* [Problem to solve]
Give back exactly the lines of the entries below from the line with "50 | 0.0372 |" to the line with "AO/OA/AOI/OAI | 1 | 0.15 |", inclusive, and only those.

[Provided records — start]

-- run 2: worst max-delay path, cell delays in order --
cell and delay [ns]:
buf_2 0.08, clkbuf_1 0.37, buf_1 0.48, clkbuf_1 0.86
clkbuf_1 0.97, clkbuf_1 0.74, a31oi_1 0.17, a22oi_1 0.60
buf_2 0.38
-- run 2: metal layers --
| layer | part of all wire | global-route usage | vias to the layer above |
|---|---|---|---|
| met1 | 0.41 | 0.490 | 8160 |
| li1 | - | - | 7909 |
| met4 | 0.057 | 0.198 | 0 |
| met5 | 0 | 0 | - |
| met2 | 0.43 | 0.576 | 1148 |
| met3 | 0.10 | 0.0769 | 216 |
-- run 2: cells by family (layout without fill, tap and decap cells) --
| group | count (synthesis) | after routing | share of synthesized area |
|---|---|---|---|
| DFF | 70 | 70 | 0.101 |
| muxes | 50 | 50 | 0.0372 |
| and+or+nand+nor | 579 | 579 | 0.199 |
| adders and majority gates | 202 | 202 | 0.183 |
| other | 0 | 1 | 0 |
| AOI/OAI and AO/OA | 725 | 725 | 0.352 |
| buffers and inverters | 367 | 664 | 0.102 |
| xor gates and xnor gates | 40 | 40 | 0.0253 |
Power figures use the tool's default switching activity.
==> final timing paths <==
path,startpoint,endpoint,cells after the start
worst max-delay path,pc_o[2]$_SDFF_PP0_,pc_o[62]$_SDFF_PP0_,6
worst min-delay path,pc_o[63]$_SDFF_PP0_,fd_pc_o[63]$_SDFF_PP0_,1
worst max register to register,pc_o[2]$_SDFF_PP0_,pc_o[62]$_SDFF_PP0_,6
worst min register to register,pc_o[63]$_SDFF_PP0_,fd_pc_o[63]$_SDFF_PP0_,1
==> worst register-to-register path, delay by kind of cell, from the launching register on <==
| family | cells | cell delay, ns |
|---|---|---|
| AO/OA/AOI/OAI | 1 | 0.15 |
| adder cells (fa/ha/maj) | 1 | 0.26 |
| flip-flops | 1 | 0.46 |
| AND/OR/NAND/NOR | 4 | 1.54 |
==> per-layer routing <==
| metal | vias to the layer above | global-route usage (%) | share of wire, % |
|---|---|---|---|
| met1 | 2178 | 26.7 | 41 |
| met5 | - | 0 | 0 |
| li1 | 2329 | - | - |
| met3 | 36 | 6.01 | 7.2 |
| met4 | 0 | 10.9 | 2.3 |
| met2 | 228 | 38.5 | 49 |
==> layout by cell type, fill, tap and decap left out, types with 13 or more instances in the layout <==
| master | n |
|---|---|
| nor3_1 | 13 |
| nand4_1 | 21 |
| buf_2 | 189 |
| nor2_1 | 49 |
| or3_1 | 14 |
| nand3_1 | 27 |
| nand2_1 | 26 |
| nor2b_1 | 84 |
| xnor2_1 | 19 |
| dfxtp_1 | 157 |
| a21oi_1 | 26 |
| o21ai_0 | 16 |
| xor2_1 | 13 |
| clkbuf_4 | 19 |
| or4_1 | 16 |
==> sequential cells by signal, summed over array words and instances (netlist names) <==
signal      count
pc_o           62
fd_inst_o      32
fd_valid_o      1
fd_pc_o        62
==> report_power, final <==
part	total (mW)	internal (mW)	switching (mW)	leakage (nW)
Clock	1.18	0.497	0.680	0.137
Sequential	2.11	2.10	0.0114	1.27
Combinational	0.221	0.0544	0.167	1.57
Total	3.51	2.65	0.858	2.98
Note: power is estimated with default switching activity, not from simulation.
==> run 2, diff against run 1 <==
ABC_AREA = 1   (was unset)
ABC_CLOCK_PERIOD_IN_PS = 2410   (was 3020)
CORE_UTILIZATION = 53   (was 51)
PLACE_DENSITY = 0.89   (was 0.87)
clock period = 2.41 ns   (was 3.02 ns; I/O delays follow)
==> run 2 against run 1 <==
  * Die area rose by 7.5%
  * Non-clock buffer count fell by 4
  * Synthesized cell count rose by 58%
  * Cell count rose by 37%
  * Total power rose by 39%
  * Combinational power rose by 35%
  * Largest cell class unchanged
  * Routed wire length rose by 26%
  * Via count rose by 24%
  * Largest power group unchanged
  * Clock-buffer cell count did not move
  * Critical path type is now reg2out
**src/hdl/dm_sb_macros.svh**
```systemverilog
`ifndef DM_SB_MACROS_SVH
`define DM_SB_MACROS_SVH

// debug register address width and map
`define DM_SB_ABITS         7
`define DM_SB_ADDR_SBCS     7'h38
`define DM_SB_ADDR_SBADDR0  7'h39
`define DM_SB_ADDR_SBDATA0  7'h3C

// system bus widths
`define DM_SB_ADDR_W        32
`define DM_SB_DATA_W        32
`define DM_SB_STRB_W        4

// sbcs version field, debug spec 1.0
`define DM_SB_VERSION       1

// axi response codes
`define DM_SB_RESP_OKAY     2'b00

`endif
```
**src/hdl/dm_sb_pkg.sv**
```systemverilog
package dm_sb_pkg;

    // sbaccess encoding
    typedef enum logic [2:0] {
        SB_SIZE_BYTE  = 3'd0,
        SB_SIZE_HALF  = 3'd1,
        SB_SIZE_WORD  = 3'd2,
        SB_SIZE_DWORD = 3'd3
    } sb_size_e;

    // sberror encoding
    typedef enum logic [2:0] {
        SB_ERR_NONE  = 3'd0,
        SB_ERR_BUS   = 3'd2,
        SB_ERR_ALIGN = 3'd3,
        SB_ERR_SIZE  = 3'd4
    } sb_err_e;

    // sbcs as seen on a debug write
    typedef struct packed {
        logic [8:0]  rsvd_hi;        // version and reserved, read only
        logic        busyerror_clr;  // w1c
        logic        rsvd_busy;      // sbbusy, read only
        logic        readonaddr;
        sb_size_e    access;
        logic        autoincrement;
        logic        readondata;
        logic [2:0]  err_clr;        // w1c per bit
        logic [11:0] rsvd_lo;        // size and access caps, read only
    } sb_cs_fields_t;

    // one debug write word, taken as sbcs fields or as address/data
    typedef union packed {
        sb_cs_fields_t cs;
        logic [31:0]   raw;
    } sb_wword_u;

endpackage

```
**src/hdl/dm_sysbus.sv**
```systemverilog
`timescale 1ns/1ps
`include "dm_sb_macros.svh"

module dm_sysbus (
    input  logic                          dm_clk,
    input  logic                          dm_rst_n,
    input  logic                          dmactive,
    input  logic                          dm_reg_wen,
    input  logic                          dm_reg_ren,
    input  logic [`DM_SB_ABITS-1:0]       dm_reg_addr,
    input  logic [`DM_SB_DATA_W-1:0]      dm_reg_data,
    output logic [31:0]                   dm_sbcs,
    output logic [`DM_SB_ADDR_W-1:0]      dm_sbaddress0,
    output logic [`DM_SB_DATA_W-1:0]      dm_sbdata0,
    output logic                          slv_awvalid,
    input  logic                          slv_awready,
    output logic [`DM_SB_ADDR_W-1:0]      slv_awaddr,
    output logic [2:0]                    slv_awsize,
    output logic                          slv_wvalid,
    input  logic                          slv_wready,
    output logic [`DM_SB_DATA_W-1:0]      slv_wdata,
    output logic [`DM_SB_STRB_W-1:0]      slv_wstrb,
    input  logic                          slv_bvalid,
    output logic                          slv_bready,
    input  logic [1:0]                    slv_bresp,
    output logic                          slv_arvalid,
    input  logic                          slv_arready,
    output logic [`DM_SB_ADDR_W-1:0]      slv_araddr,
    output logic [2:0]                    slv_arsize,
    input  logic                          slv_rvalid,
    output logic                          slv_rready,
    input  logic [1:0]                    slv_rresp,
    input  logic [`DM_SB_DATA_W-1:0]      slv_rdata
);

    import dm_sb_pkg::*;

    sb_cs_fields_t             cs_cfg;
    sb_err_e                   sberror;
    logic                      sbbusyerror;
    logic                      busy;
    logic                      req_rd_addr;
    logic                      req_wr_data;
    logic                      req_rd_data;
    logic [1:0]                req_addr_lo;
    logic [2:0]                err_clear;
    logic                      start_rd;
    logic                      start_wr;
    logic                      rsp_valid;
    logic                      rsp_err;
    logic                      rsp_is_read;
    logic [`DM_SB_DATA_W-1:0]  load_data;

    sb_reg_file i_reg_file (
        .dm_clk      (dm_clk),
        .dm_rst_n    (dm_rst_n),
        .dmactive    (dmactive),
        .dm_reg_wen  (dm_reg_wen),
        .dm_reg_ren  (dm_reg_ren),
        .dm_reg_addr (dm_reg_addr),
        .dm_reg_data (dm_reg_data),
        .busy        (busy),
        .rsp_valid   (rsp_valid),
        .rsp_err     (rsp_err),
        .rsp_is_read (rsp_is_read),
        .load_data   (load_data),
        .cs_cfg      (cs_cfg),
        .sbbusyerror (sbbusyerror),
        .sbaddress0  (dm_sbaddress0),
        .sbdata0     (dm_sbdata0),
        .req_rd_addr (req_rd_addr),
        .req_wr_data (req_wr_data),
        .req_rd_data (req_rd_data),
        .req_addr_lo (req_addr_lo),
        .err_clear   (err_clear)
    );

    sb_access_ctrl i_access_ctrl (
        .dm_clk      (dm_clk),
        .dm_rst_n    (dm_rst_n),
        .dmactive    (dmactive),
        .req_rd_addr (req_rd_addr),
        .req_wr_data (req_wr_data),
        .req_rd_data (req_rd_data),
        .req_addr_lo (req_addr_lo),
        .sbaccess    (cs_cfg.access),
        .sbbusyerror (sbbusyerror),
        .err_clear   (err_clear),
        .rsp_valid   (rsp_valid),
        .rsp_err     (rsp_err),
        .start_rd    (start_rd),
        .start_wr    (start_wr),
        .busy        (busy),
        .sberror     (sberror)
    );

    sb_axi_master i_axi_master (
        .dm_clk      (dm_clk),
        .dm_rst_n    (dm_rst_n),
        .start_rd    (start_rd),
        .start_wr    (start_wr),
        .addr        (dm_sbaddress0),
        .size        (cs_cfg.access),
        .store_data  (dm_sbdata0),
        .awready     (slv_awready),
        .wready      (slv_wready),
        .bvalid      (slv_bvalid),
        .bresp       (slv_bresp),
        .arready     (slv_arready),
        .rvalid      (slv_rvalid),
        .rresp       (slv_rresp),
        .rdata       (slv_rdata),
        .awvalid     (slv_awvalid),
        .awaddr      (slv_awaddr),
        .awsize      (slv_awsize),
        .wvalid      (slv_wvalid),
        .wdata       (slv_wdata),
        .wstrb       (slv_wstrb),
        .bready      (slv_bready),
        .arvalid     (slv_arvalid),
        .araddr      (slv_araddr),
        .arsize      (slv_arsize),
        .rready      (slv_rready),
        .rsp_valid   (rsp_valid),
        .rsp_err     (rsp_err),
        .rsp_is_read (rsp_is_read),
        .load_data   (load_data)
    );

    // 8, 16 and 32 bit accesses only
    assign dm_sbcs = {3'(`DM_SB_VERSION), 6'h00, sbbusyerror, busy,
                      cs_cfg.readonaddr, cs_cfg.access, cs_cfg.autoincrement,
                      cs_cfg.readondata, sberror, 7'(`DM_SB_ADDR_W),
                      1'b0, 1'b0, 1'b1, 1'b1, 1'b1};

endmodule

```
**src/hdl/sb_axi_master.sv**
```systemverilog
`timescale 1ns/1ps
`include "dm_sb_macros.svh"

module sb_axi_master (
    input  logic                          dm_clk,
    input  logic                          dm_rst_n,
    input  logic                          start_rd,
    input  logic                          start_wr,
    input  logic [`DM_SB_ADDR_W-1:0]      addr,
    input  dm_sb_pkg::sb_size_e           size,
    input  logic [`DM_SB_DATA_W-1:0]      store_data,
    input  logic                          awready,
    input  logic                          wready,
    input  logic                          bvalid,
    input  logic [1:0]                    bresp,
    input  logic                          arready,
    input  logic                          rvalid,
    input  logic [1:0]                    rresp,
    input  logic [`DM_SB_DATA_W-1:0]      rdata,
    output logic                          awvalid,
    output logic [`DM_SB_ADDR_W-1:0]      awaddr,
    output logic [2:0]                    awsize,
    output logic                          wvalid,
    output logic [`DM_SB_DATA_W-1:0]      wdata,
    output logic [`DM_SB_STRB_W-1:0]      wstrb,
    output logic                          bready,
    output logic                          arvalid,
    output logic [`DM_SB_ADDR_W-1:0]      araddr,
    output logic [2:0]                    arsize,
    output logic                          rready,
    output logic                          rsp_valid,
    output logic                          rsp_err,
    output logic                          rsp_is_read,
    output logic [`DM_SB_DATA_W-1:0]      load_data
);

    import dm_sb_pkg::*;

    logic                      wr_busy;
    logic                      rd_busy;
    logic                      b_fire;
    logic                      r_fire;
    logic [`DM_SB_STRB_W-1:0]  strb_base;
    logic [`DM_SB_DATA_W-1:0]  rd_shift;

    always_ff @(posedge dm_clk or negedge dm_rst_n) begin
        if (!dm_rst_n) begin
            awvalid <= 1'b0;
            wvalid  <= 1'b0;
            arvalid <= 1'b0;
            wr_busy <= 1'b0;
            rd_busy <= 1'b0;
        end else begin
            // aw and w retire independently
            if (start_wr) awvalid <= 1'b1;
            else if (awready) awvalid <= 1'b0;
            if (start_wr) wvalid <= 1'b1;
            else if (wready) wvalid <= 1'b0;
            if (start_rd) arvalid <= 1'b1;
            else if (arready) arvalid <= 1'b0;
            if (start_wr) wr_busy <= 1'b1;
            else if (b_fire) wr_busy <= 1'b0;
            if (start_rd) rd_busy <= 1'b1;
            else if (r_fire) rd_busy <= 1'b0;
        end
    end

    assign bready = 1'b1;
    assign rready = 1'b1;

    // b only counts once both aw and w went out
    assign b_fire = wr_busy & ~awvalid & ~wvalid & bvalid & bready;
    assign r_fire = rd_busy & ~arvalid & rvalid & rready;

    assign rsp_valid   = b_fire | r_fire;
    assign rsp_is_read = r_fire;
    assign rsp_err     = b_fire ? (bresp != `DM_SB_RESP_OKAY) : (rresp != `DM_SB_RESP_OKAY);

    assign awaddr = addr;
    assign araddr = addr;
    assign awsize = size;
    assign arsize = size;

    always_comb begin
        case (size)
            SB_SIZE_BYTE: strb_base = 4'b0001;
            SB_SIZE_HALF: strb_base = 4'b0011;
            default:      strb_base = 4'b1111;
        endcase
    end

    assign wstrb = strb_base << addr[1:0];
    assign wdata = store_data << {addr[1:0], 3'b000};  // onto byte lane

    assign rd_shift = rdata >> {addr[1:0], 3'b000};

    always_comb begin
        case (size)
            SB_SIZE_BYTE: load_data = {24'h0, rd_shift[7:0]};
            SB_SIZE_HALF: load_data = {16'h0, rd_shift[15:0]};
            default:      load_data = rd_shift;
        endcase
    end

    // payload comes from the reg file and must hold with the valid
    a_aw_hold: assert property (@(posedge dm_clk) disable iff (!dm_rst_n)
        awvalid && !awready |=> awvalid && $stable(awaddr));
    a_w_hold: assert property (@(posedge dm_clk) disable iff (!dm_rst_n)
        wvalid && !wready |=> wvalid && $stable(wdata) && $stable(wstrb));
    a_ar_hold: assert property (@(posedge dm_clk) disable iff (!dm_rst_n)
        arvalid && !arready |=> arvalid && $stable(araddr));

endmodule

```
**src/hdl/sb_access_ctrl.sv**
```systemverilog
`timescale 1ns/1ps

module sb_access_ctrl (
    input  logic                  dm_clk,
    input  logic                  dm_rst_n,
    input  logic                  dmactive,
    input  logic                  req_rd_addr,
    input  logic                  req_wr_data,
    input  logic                  req_rd_data,
    input  logic [1:0]            req_addr_lo,
    input  dm_sb_pkg::sb_size_e   sbaccess,
    input  logic                  sbbusyerror,
    input  logic [2:0]            err_clear,
    input  logic                  rsp_valid,
    input  logic                  rsp_err,
    output logic                  start_rd,
    output logic                  start_wr,
    output logic                  busy,
    output dm_sb_pkg::sb_err_e    sberror
);

    import dm_sb_pkg::*;

    logic any_req;
    logic may_go;
    logic size_ok;
    logic misalign;
    logic start_ok;

    assign any_req = req_rd_addr | req_wr_data | req_rd_data;

    // a new access only with a clean error state
    assign may_go = any_req & (sberror == SB_ERR_NONE) & ~sbbusyerror;

    assign size_ok = (sbaccess == SB_SIZE_BYTE) || (sbaccess == SB_SIZE_HALF) ||
                     (sbaccess == SB_SIZE_WORD);

    always_comb begin
        case (sbaccess)
            SB_SIZE_HALF: misalign = req_addr_lo[0];
            SB_SIZE_WORD: misalign = |req_addr_lo;
            default:      misalign = 1'b0;
        endcase
    end

    assign start_ok = may_go & size_ok & ~misalign;
    assign start_rd = start_ok & (req_rd_addr | req_rd_data);
    assign start_wr = start_ok & req_wr_data;

    always_ff @(posedge dm_clk or negedge dm_rst_n) begin
        if (!dm_rst_n) begin
            busy <= 1'b0;
        end else if (!dmactive) begin
            busy <= 1'b0;
        end else if (start_rd || start_wr) begin
            busy <= 1'b1;
        end else if (rsp_valid) begin
            busy <= 1'b0;
        end
    end

    always_ff @(posedge dm_clk or negedge dm_rst_n) begin
        if (!dm_rst_n) begin
            sberror <= SB_ERR_NONE;
        end else if (!dmactive) begin
            sberror <= SB_ERR_NONE;
        end else if (|err_clear) begin
            sberror <= sb_err_e'(sberror & ~err_clear);  // w1c per bit
        end else if (may_go && !size_ok) begin
            sberror <= SB_ERR_SIZE;  // wins over alignment
        end else if (may_go && misalign) begin
            sberror <= SB_ERR_ALIGN;
        end else if (rsp_valid && rsp_err) begin
            sberror <= SB_ERR_BUS;
        end
    end

    // reg file must hold requests back while an access is out
    a_no_start_busy: assert property (@(posedge dm_clk) disable iff (!dm_rst_n)
        (start_rd || start_wr) |-> !busy);

endmodule

```
**src/hdl/sb_reg_file.sv**
```systemverilog
`timescale 1ns/1ps
`include "dm_sb_macros.svh"

module sb_reg_file (
    input  logic                          dm_clk,
    input  logic                          dm_rst_n,
    input  logic                          dmactive,
    input  logic                          dm_reg_wen,
    input  logic                          dm_reg_ren,
    input  logic [`DM_SB_ABITS-1:0]       dm_reg_addr,
    input  dm_sb_pkg::sb_wword_u          dm_reg_data,
    input  logic                          busy,
    input  logic                          rsp_valid,
    input  logic                          rsp_err,
    input  logic                          rsp_is_read,
    input  logic [`DM_SB_DATA_W-1:0]      load_data,
    output dm_sb_pkg::sb_cs_fields_t      cs_cfg,
    output logic                          sbbusyerror,
    output logic [`DM_SB_ADDR_W-1:0]      sbaddress0,
    output logic [`DM_SB_DATA_W-1:0]      sbdata0,
    output logic                          req_rd_addr,
    output logic                          req_wr_data,
    output logic                          req_rd_data,
    output logic [1:0]                    req_addr_lo,
    output logic [2:0]                    err_clear
);

    import dm_sb_pkg::*;

    sb_cs_fields_t             cfg_q;
    logic                      hit_cs;
    logic                      hit_addr;
    logic                      hit_data;
    logic                      cs_wen;
    logic                      addr_wen;
    logic                      data_wen;
    logic                      sb_touch;
    logic [`DM_SB_ADDR_W-1:0]  addr_step;

    assign hit_cs   = (dm_reg_addr == `DM_SB_ADDR_SBCS);
    assign hit_addr = (dm_reg_addr == `DM_SB_ADDR_SBADDR0);
    assign hit_data = (dm_reg_addr == `DM_SB_ADDR_SBDATA0);

    assign cs_wen   = dm_reg_wen & hit_cs & ~busy;
    assign addr_wen = dm_reg_wen & hit_addr & ~busy;
    assign data_wen = dm_reg_wen & hit_data & ~busy;
    assign sb_touch = (dm_reg_wen & hit_addr) | ((dm_reg_wen | dm_reg_ren) & hit_data);

    // request strobes towards the access controller
    assign req_rd_addr = addr_wen & cfg_q.readonaddr;
    assign req_wr_data = data_wen;
    assign req_rd_data = dm_reg_ren & hit_data & ~busy & cfg_q.readondata;
    assign req_addr_lo = addr_wen ? dm_reg_data.raw[1:0] : sbaddress0[1:0];

    assign err_clear = cs_wen ? dm_reg_data.cs.err_clr : 3'b000;
    assign cs_cfg    = cfg_q;
    assign addr_step = `DM_SB_ADDR_W'(1) << cfg_q.access;  // 1, 2 or 4 bytes

    always_ff @(posedge dm_clk or negedge dm_rst_n) begin
        if (!dm_rst_n) begin
            cfg_q        <= '0;
            cfg_q.access <= SB_SIZE_WORD;
        end else if (!dmactive) begin
            cfg_q        <= '0;
            cfg_q.access <= SB_SIZE_WORD;
        end else if (cs_wen) begin
            cfg_q.readonaddr    <= dm_reg_data.cs.readonaddr;
            cfg_q.access        <= dm_reg_data.cs.access;
            cfg_q.autoincrement <= dm_reg_data.cs.autoincrement;
            cfg_q.readondata    <= dm_reg_data.cs.readondata;
        end
    end

    always_ff @(posedge dm_clk or negedge dm_rst_n) begin
        if (!dm_rst_n) begin
            sbbusyerror <= 1'b0;
        end else if (!dmactive) begin
            sbbusyerror <= 1'b0;
        end else if (cs_wen && dm_reg_data.cs.busyerror_clr) begin
            sbbusyerror <= 1'b0;
        end else if (busy && sb_touch) begin
            sbbusyerror <= 1'b1;  // poked while busy
        end
    end

    always_ff @(posedge dm_clk or negedge dm_rst_n) begin
        if (!dm_rst_n) begin
            sbaddress0 <= '0;
        end else if (!dmactive) begin
            sbaddress0 <= '0;
        end else if (addr_wen) begin
            sbaddress0 <= dm_reg_data.raw;
        end else if (rsp_valid && !rsp_err && cfg_q.autoincrement) begin
            sbaddress0 <= sbaddress0 + addr_step;
        end
    end

    always_ff @(posedge dm_clk or negedge dm_rst_n) begin
        if (!dm_rst_n) begin
            sbdata0 <= '0;
        end else if (!dmactive) begin
            sbdata0 <= '0;
        end else if (data_wen) begin
            sbdata0 <= dm_reg_data.raw;
        end else if (rsp_valid && rsp_is_read && !rsp_err) begin
            sbdata0 <= load_data;
        end
    end

    a_one_request: assert property (@(posedge dm_clk) disable iff (!dm_rst_n)
        $onehot0({req_rd_addr, req_wr_data, req_rd_data}));

endmodule

```
**config.mk**
```make
export PLATFORM = sky130hd
export DESIGN_NAME = dm_sysbus
export DESIGN_NICKNAME = d
export VERILOG_FILES = /design/src/hdl/dm_sb_pkg.sv /design/src/hdl/dm_sysbus.sv /design/src/hdl/sb_axi_master.sv /design/src/hdl/sb_access_ctrl.sv /design/src/hdl/sb_reg_file.sv
export VERILOG_INCLUDE_DIRS = /design/src /design/src/hdl
export SDC_FILE = /design/constraint.sdc
export NUM_CORES = 1
export LEC_CHECK = 0
export BUFFER_PORTS_ARGS = -buffer_cell sky130_fd_sc_hd__buf_2
export CORE_MARGIN = 3
export CORE_UTILIZATION = 48
export CTS_CLUSTER_DIAMETER = 60
export DETAILED_ROUTE_END_ITERATION = 8
export PLACE_DENSITY = 0.82
export SYNTH_ARGS = -nofsm -noshare
export SYNTH_HDL_FRONTEND = slang
export SYNTH_SLANG_ARGS = --single-unit
export TNS_END_PERCENT = 1
```
**constraint.sdc**
```tcl
create_clock -name dm_clk -period 4.5 [get_ports dm_clk]
set_input_delay 0.45 -clock dm_clk [delete_from_list [all_inputs] [get_ports dm_clk]]
set_output_delay 0.45 -clock dm_clk [all_outputs]
set_load 0.02 [all_outputs]
```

[Provided records — finish]

* [Exercise response]
| muxes | 50 | 50 | 0.0372 |
| and+or+nand+nor | 579 | 579 | 0.199 |
| adders and majority gates | 202 | 202 | 0.183 |
| other | 0 | 1 | 0 |
| AOI/OAI and AO/OA | 725 | 725 | 0.352 |
| buffers and inverters | 367 | 664 | 0.102 |
| xor gates and xnor gates | 40 | 40 | 0.0253 |
Power figures use the tool's default switching activity.
==> final timing paths <==
path,startpoint,endpoint,cells after the start
worst max-delay path,pc_o[2]$_SDFF_PP0_,pc_o[62]$_SDFF_PP0_,6
worst min-delay path,pc_o[63]$_SDFF_PP0_,fd_pc_o[63]$_SDFF_PP0_,1
worst max register to register,pc_o[2]$_SDFF_PP0_,pc_o[62]$_SDFF_PP0_,6
worst min register to register,pc_o[63]$_SDFF_PP0_,fd_pc_o[63]$_SDFF_PP0_,1
==> worst register-to-register path, delay by kind of cell, from the launching register on <==
| family | cells | cell delay, ns |
|---|---|---|
| AO/OA/AOI/OAI | 1 | 0.15 |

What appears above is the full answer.